Un comprensibile travaglio politico (e nel primo caso anche giornalistico), che tuttavia non sembra così acuto da fermare la corsa di Draghi. Zingaretti bacerà il rospo leghista. La sua leadership non scalda i cuori come #Berlinguer e non produce egemonia come #Gramsci, ma un merito ce l’ha: in un anno e mezzo ha riportato il partito democratico al centro del villaggio e il Movimento Cinque Stelle al centro dell’Unione europea. Per il resto sarà il premier in pectore a trovare la sintesi tra politici e tecnici. Una diade per altro insensata: a prescindere dagli incarichi ministeriali, ogni atto di governo è comunque politico. È stato così per Ciampi nel ’93, per Dini nel ’95, per Monti nel 2011. Sarà così anche per Draghi, qualunque sia la sua piattaforma programmatica.
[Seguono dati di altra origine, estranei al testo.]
`src/sv/sat_pkg.sv`:
```
package sat_pkg;

   localparam int MAC_W   = 48;
   localparam int ADDR_W  = 32;
   localparam int STAMP_W = 64;
   localparam int CMD_W   = 3;
   localparam int STAT_W  = 2;
   localparam int SLOT_W  = 3;
   localparam int COUNT_W = 4;

   // Command codes.
   localparam logic [CMD_W-1:0] CMD_ASSOCIATE    = 3'd0;
   localparam logic [CMD_W-1:0] CMD_DISASSOCIATE = 3'd1;
   localparam logic [CMD_W-1:0] CMD_CLEAR_IP     = 3'd2;
   localparam logic [CMD_W-1:0] CMD_BIND_IP      = 3'd3;
   localparam logic [CMD_W-1:0] CMD_LOOKUP_IP    = 3'd4;

   // Status codes.
   localparam logic [STAT_W-1:0] ST_DONE    = 2'd0;
   localparam logic [STAT_W-1:0] ST_FULL    = 2'd1;
   localparam logic [STAT_W-1:0] ST_MISSING = 2'd2;

   typedef struct packed {
      logic [CMD_W-1:0]  command;
      logic [MAC_W-1:0]  station_mac;
      logic [ADDR_W-1:0] ip_address;
   } req_type;

   typedef struct packed {
      logic [STAT_W-1:0]  status;
      logic [SLOT_W-1:0]  slot_index;
      logic [MAC_W-1:0]   found_mac;
      logic [COUNT_W-1:0] station_count;
   } rsp_type;

   // One stored table entry; the flags live in flip-flops beside the memory.
   typedef struct packed {
      logic [MAC_W-1:0]   mac;
      logic [ADDR_W-1:0]  address;
      logic [STAMP_W-1:0] stamp;
   } entry_type;

   // Compare results for the entry under scan.
   typedef struct packed {
      logic mac_eq;
      logic addr_eq;
      logic stamp_ge;
   } match_type;

endpackage

```
`src/sv/sat_ram.sv`:
```
module sat_ram #(
   parameter int WIDTH = 8,
   parameter int DEPTH = 8
) (
   input  logic                                  clock,
   input  logic                                  wr_en,
   input  logic [(DEPTH > 1 ? $clog2(DEPTH) : 1)-1:0] wr_addr,
   input  logic [WIDTH-1:0]                      wr_data,
   input  logic [(DEPTH > 1 ? $clog2(DEPTH) : 1)-1:0] rd_addr,
   output logic [WIDTH-1:0]                      rd_data
);

   logic [WIDTH-1:0] mem_ff [DEPTH];
   logic [WIDTH-1:0] rd_data_ff;

   always_ff @(posedge clock) begin
      if (wr_en) begin
         mem_ff[wr_addr] <= wr_data;
      end
      rd_data_ff <= mem_ff[rd_addr];
   end

   assign rd_data = rd_data_ff;

endmodule

```
`src/sv/sat_match_unit.sv`:
```
// Shared comparator applied to every entry read during a table scan.
module sat_match_unit (
   input  sat_pkg::entry_type                entry,
   input  logic [sat_pkg::MAC_W-1:0]         key_mac,
   input  logic [sat_pkg::ADDR_W-1:0]        key_addr,
   input  logic [sat_pkg::STAMP_W-1:0]       newest,
   output sat_pkg::match_type                result
);

   always_comb begin
      result.mac_eq   = (entry.mac == key_mac);
      result.addr_eq  = (entry.address == key_addr);
      result.stamp_ge = (entry.stamp >= newest);
   end

endmodule

```
`src/sv/station_address_table.sv`:
```
// Associate, disassociate, bind and lookup scan the table, one entry per cycle, before rsp_valid
// rises; clear and unused codes go straight to the result without a scan. A new item is taken
// only while idle, once the previous item has finished; a finished result that cannot leave
// holds the next one. Reset (synchronous, active high) empties the table, zeroes the station
// count and the generation counter and drops any pending result; no clearing pass is needed.
module station_address_table #(
   parameter int MAX_STATIONS = 8
) (
   input  logic             clock,
   input  logic             reset,
   input  logic             req_valid,
   output logic             req_stall,
   input  sat_pkg::req_type req_payload,
   output logic             rsp_valid,
   input  logic             rsp_stall,
   output sat_pkg::rsp_type rsp_payload
);

   // Slot index width and a counter wide enough to hold MAX_STATIONS itself.
   localparam int IDXW = (MAX_STATIONS > 1) ? $clog2(MAX_STATIONS) : 1;
   localparam int CNTW = $clog2(MAX_STATIONS + 1);
   localparam logic [CNTW-1:0] LAST = CNTW'(MAX_STATIONS);

   // Sequencer states.
   localparam logic [1:0] S_IDLE   = 2'd0;
   localparam logic [1:0] S_SCAN   = 2'd1;
   localparam logic [1:0] S_FINISH = 2'd2;

   // Control state.
   logic [1:0]              state_ff, state_in;
   logic [CNTW-1:0]         scan_ff, scan_in;
   logic [MAX_STATIONS-1:0] in_use_ff, in_use_in;
   logic [MAX_STATIONS-1:0] has_addr_ff, has_addr_in;
   logic [CNTW-1:0]         count_ff, count_in;
   logic [sat_pkg::STAMP_W-1:0] stamp_ctr_ff, stamp_ctr_in;
   logic                    rsp_valid_ff, rsp_valid_in;
   logic                    hit_ff, hit_in;
   logic                    free_ff, free_in;
   logic                    best_ff, best_in;

   // Payload state.
   sat_pkg::req_type            req_ff, req_in;
   logic [IDXW-1:0]             hit_slot_ff, hit_slot_in;
   logic [sat_pkg::STAMP_W-1:0] hit_stamp_ff, hit_stamp_in;
   logic [IDXW-1:0]             free_slot_ff, free_slot_in;
   logic [IDXW-1:0]             best_slot_ff, best_slot_in;
   logic [sat_pkg::STAMP_W-1:0] best_stamp_ff, best_stamp_in;
   logic [sat_pkg::MAC_W-1:0]   best_mac_ff, best_mac_in;
   sat_pkg::rsp_type            rsp_ff, rsp_in;

   // Entry memory and the shared comparator.
   logic                        ram_we;
   logic [IDXW-1:0]             ram_waddr;
   sat_pkg::entry_type          ram_wdata;
   logic [IDXW-1:0]             ram_raddr;
   logic [$bits(sat_pkg::entry_type)-1:0] ram_rdata;
   sat_pkg::entry_type          rd_entry;
   sat_pkg::match_type          match;

   logic                        req_xfer;
   logic                        commit;
   logic [CNTW-1:0]             prev_scan;
   logic [IDXW-1:0]             ev_slot;
   logic [IDXW+2:0]             slot_wide;
   logic [CNTW+3:0]             count_wide;
   logic [IDXW-1:0]             out_slot;

   assign req_stall = (state_ff != S_IDLE);
   assign req_xfer  = req_valid && !req_stall;
   assign rsp_valid = rsp_valid_ff;
   assign rsp_payload = rsp_ff;

   // The result register may be reloaded once the previous result has left.
   assign commit = (state_ff == S_FINISH) && (!rsp_valid_ff || !rsp_stall);

   // The memory read is registered, so the entry under
   // evaluation is the one addressed on the previous scan step.
   assign ram_raddr = (scan_ff < LAST) ? scan_ff[IDXW-1:0] : '0;
   assign prev_scan = scan_ff - 1'b1;
   assign ev_slot   = prev_scan[IDXW-1:0];
   assign rd_entry  = sat_pkg::entry_type'(ram_rdata);

   sat_ram #(
      .WIDTH ($bits(sat_pkg::entry_type)),
      .DEPTH (MAX_STATIONS)
   ) u_entry_ram (
      .clock   (clock),
      .wr_en   (ram_we),
      .wr_addr (ram_waddr),
      .wr_data (ram_wdata),
      .rd_addr (ram_raddr),
      .rd_data (ram_rdata)
   );

   sat_match_unit u_match (
      .entry    (rd_entry),
      .key_mac  (req_ff.station_mac),
      .key_addr (req_ff.ip_address),
      .newest   (best_stamp_ff),
      .result   (match)
   );

   // Sequencer and scan bookkeeping.
   always_comb begin
      state_in      = state_ff;
      scan_in       = scan_ff;
      req_in        = req_ff;
      hit_in        = hit_ff;
      hit_slot_in   = hit_slot_ff;
      hit_stamp_in  = hit_stamp_ff;
      free_in       = free_ff;
      free_slot_in  = free_slot_ff;
      best_in       = best_ff;
      best_slot_in  = best_slot_ff;
      best_stamp_in = best_stamp_ff;
      best_mac_in   = best_mac_ff;

      case (state_ff)
         S_IDLE: begin
            if (req_xfer) begin
               req_in        = req_payload;
               scan_in       = '0;
               hit_in        = 1'b0;
               free_in       = 1'b0;
               best_in       = 1'b0;
               best_stamp_in = '0;
               case (req_payload.command)
                  sat_pkg::CMD_ASSOCIATE,
                  sat_pkg::CMD_DISASSOCIATE,
                  sat_pkg::CMD_BIND_IP,
                  sat_pkg::CMD_LOOKUP_IP: begin
                     state_in = S_SCAN;
                  end
                  default: begin
                     state_in = S_FINISH;
                  end
               endcase
            end
         end
         S_SCAN: begin
            if (scan_ff != '0) begin
               // First slot in scan order holding the MAC.
               if (in_use_ff[ev_slot] && match.mac_eq && !hit_ff) begin
                  hit_in       = 1'b1;
                  hit_slot_in  = ev_slot;
                  hit_stamp_in = rd_entry.stamp;
               end
               // Lowest free slot.
               if (!in_use_ff[ev_slot] && !free_ff) begin
                  free_in      = 1'b1;
                  free_slot_in = ev_slot;
               end
               // Newest entry bound to the address; ties go to the later slot.
               if (in_use_ff[ev_slot] && has_addr_ff[ev_slot] &&
                   match.addr_eq && match.stamp_ge) begin
                  best_in       = 1'b1;
                  best_slot_in  = ev_slot;
                  best_stamp_in = rd_entry.stamp;
                  best_mac_in   = rd_entry.mac;
               end
            end
            if (scan_ff == LAST) begin
               state_in = S_FINISH;
            end else begin
               scan_in = scan_ff + 1'b1;
            end
         end
         S_FINISH: begin
            if (commit) begin
               state_in = S_IDLE;
            end
         end
         default: begin
            state_in = S_IDLE;
         end
      endcase
   end

   // Table update and result formation at the end of an item.
   always_comb begin
      in_use_in    = in_use_ff;
      has_addr_in  = has_addr_ff;
      count_in     = count_ff;
      stamp_ctr_in = stamp_ctr_ff;
      ram_we       = 1'b0;
      ram_waddr    = '0;
      ram_wdata    = '0;
      out_slot     = '0;
      rsp_in.status    = sat_pkg::ST_MISSING;
      rsp_in.found_mac = '0;

      case (req_ff.command)
         sat_pkg::CMD_ASSOCIATE,
         sat_pkg::CMD_BIND_IP: begin
            if (hit_ff) begin
               out_slot      = hit_slot_ff;
               rsp_in.status = sat_pkg::ST_DONE;
               if (req_ff.command == sat_pkg::CMD_BIND_IP) begin
                  ram_we                   = commit;
                  ram_waddr                = hit_slot_ff;
                  ram_wdata.mac            = req_ff.station_mac;
                  ram_wdata.address        = req_ff.ip_address;
                  ram_wdata.stamp          = hit_stamp_ff;
                  has_addr_in[hit_slot_ff] = 1'b1;
               end
            end else if (free_ff) begin
               // Claim the slot: fresh entry with the next generation number.
               out_slot                  = free_slot_ff;
               rsp_in.status             = sat_pkg::ST_DONE;
               stamp_ctr_in              = stamp_ctr_ff + 1'b1;
               ram_we                    = commit;
               ram_waddr                 = free_slot_ff;
               ram_wdata.mac             = req_ff.station_mac;
               ram_wdata.address         = (req_ff.command == sat_pkg::CMD_BIND_IP) ?
                                           req_ff.ip_address : '0;
               ram_wdata.stamp           = stamp_ctr_ff + 1'b1;
               in_use_in[free_slot_ff]   = 1'b1;
               has_addr_in[free_slot_ff] = (req_ff.command == sat_pkg::CMD_BIND_IP);
               count_in                  = count_ff + 1'b1;
            end else begin
               rsp_in.status = sat_pkg::ST_FULL;
            end
         end
         sat_pkg::CMD_DISASSOCIATE: begin
            if (hit_ff) begin
               out_slot                 = hit_slot_ff;
               rsp_in.status            = sat_pkg::ST_DONE;
               in_use_in[hit_slot_ff]   = 1'b0;
               has_addr_in[hit_slot_ff] = 1'b0;
               count_in                 = count_ff - 1'b1;
            end
         end
         sat_pkg::CMD_CLEAR_IP: begin
            rsp_in.status = sat_pkg::ST_DONE;
            has_addr_in   = '0;
         end
         sat_pkg::CMD_LOOKUP_IP: begin
            if (best_ff) begin
               out_slot         = best_slot_ff;
               rsp_in.status    = sat_pkg::ST_DONE;
               rsp_in.found_mac = best_mac_ff;
            end
         end
         default: begin
            rsp_in.status = sat_pkg::ST_MISSING;
         end
      endcase

      // Slot and count are reported at their fixed field widths.
      slot_wide  = {3'b000, out_slot};
      count_wide = {4'b0000, count_in};
      rsp_in.slot_index    = slot_wide[sat_pkg::SLOT_W-1:0];
      rsp_in.station_count = count_wide[sat_pkg::COUNT_W-1:0];
   end

   always_comb begin
      rsp_valid_in = rsp_valid_ff;
      if (commit) begin
         rsp_valid_in = 1'b1;
      end else if (rsp_valid_ff && !rsp_stall) begin
         rsp_valid_in = 1'b0;
      end
   end

   // Control registers.
   always_ff @(posedge clock) begin
      if (reset) begin
         state_ff     <= S_IDLE;
         scan_ff      <= '0;
         in_use_ff    <= '0;
         has_addr_ff  <= '0;
         count_ff     <= '0;
         stamp_ctr_ff <= '0;
         rsp_valid_ff <= 1'b0;
         hit_ff       <= 1'b0;
         free_ff      <= 1'b0;
         best_ff      <= 1'b0;
      end else begin
         state_ff     <= state_in;
         scan_ff      <= scan_in;
         rsp_valid_ff <= rsp_valid_in;
         hit_ff       <= hit_in;
         free_ff      <= free_in;
         best_ff      <= best_in;
         if (commit) begin
            in_use_ff    <= in_use_in;
            has_addr_ff  <= has_addr_in;
            count_ff     <= count_in;
            stamp_ctr_ff <= stamp_ctr_in;
         end
      end
   end

   // Payload registers.
   always_ff @(posedge clock) begin
      req_ff        <= req_in;
      hit_slot_ff   <= hit_slot_in;
      hit_stamp_ff  <= hit_stamp_in;
      free_slot_ff  <= free_slot_in;
      best_slot_ff  <= best_slot_in;
      best_stamp_ff <= best_stamp_in;
      best_mac_ff   <= best_mac_in;
      if (commit) begin
         rsp_ff <= rsp_in;
      end
   end

   // The running count always equals the number of occupied slots.
   a_count_matches: assert property (@(posedge clock) disable iff (reset)
      count_ff == CNTW'($countones(in_use_ff)))
      else $error("station count disagrees with occupied slots");

   // An accepted item always starts the sequencer.
   a_accept_starts: assert property (@(posedge clock) disable iff (reset)
      req_xfer |=> (state_ff != S_IDLE))
      else $error("accepted item did not leave idle");

   // A table-full answer is only given when every slot is occupied.
   a_full_only_when_full: assert property (@(posedge clock) disable iff (reset)
      (rsp_valid && rsp_payload.status == sat_pkg::ST_FULL) |-> (count_ff == LAST))
      else $error("table full reported with a free slot");

endmodule
```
La verità è che dire di no a Draghi è maledettamente difficile. E qui c’è una lezione da imparare. Draghi è la prova vivente che uno non vale uno. Le persone contano. La competenza fa tutta la differenza. Non si tratta di farne un mito, un eroe, un santino. Potrà sbagliare, e forse anche fallire. Ma quello che ha fatto in 50 anni al Tesoro, alla Banca d’Italia, alla Bce, oggi fa di lui la migliore risorsa che il Paese può esprimere. Come dice il vecchio Rino Formica, “è il garante della nostra credibilità”, nazionale e internazionale, rassicura e offre garanzie sull’uso dei fondi, e “si vede che ha sempre maneggiato l’esplosivo che regge il mondo, la finanza e la moneta”. E il solo fatto di aver ricevuto l’incarico, oltre ad aver abbattuto lo spread, ha già sconvolto il disastrato palazzo italiano. E qui c’è un’altra lezione da cogliere. Il ciclo populista e grillo-leghista, che sembrava destinato a durare un ventennio, si sta invece esaurendo. La ricomposizione del centrosinistra riformista, intorno all’asse Pd-M5S, sembra probabile. La scomposizione della destra radicale, confinata nel recinto di una Meloni coerente ma respingente come il vecchio Msi, sembra possibile. È ancora presto per dirlo. Ma forse dalle ceneri di questa politica potrebbe persino rinascere quel “Paese normale” che inseguiamo ormai dalla notte dei tempi.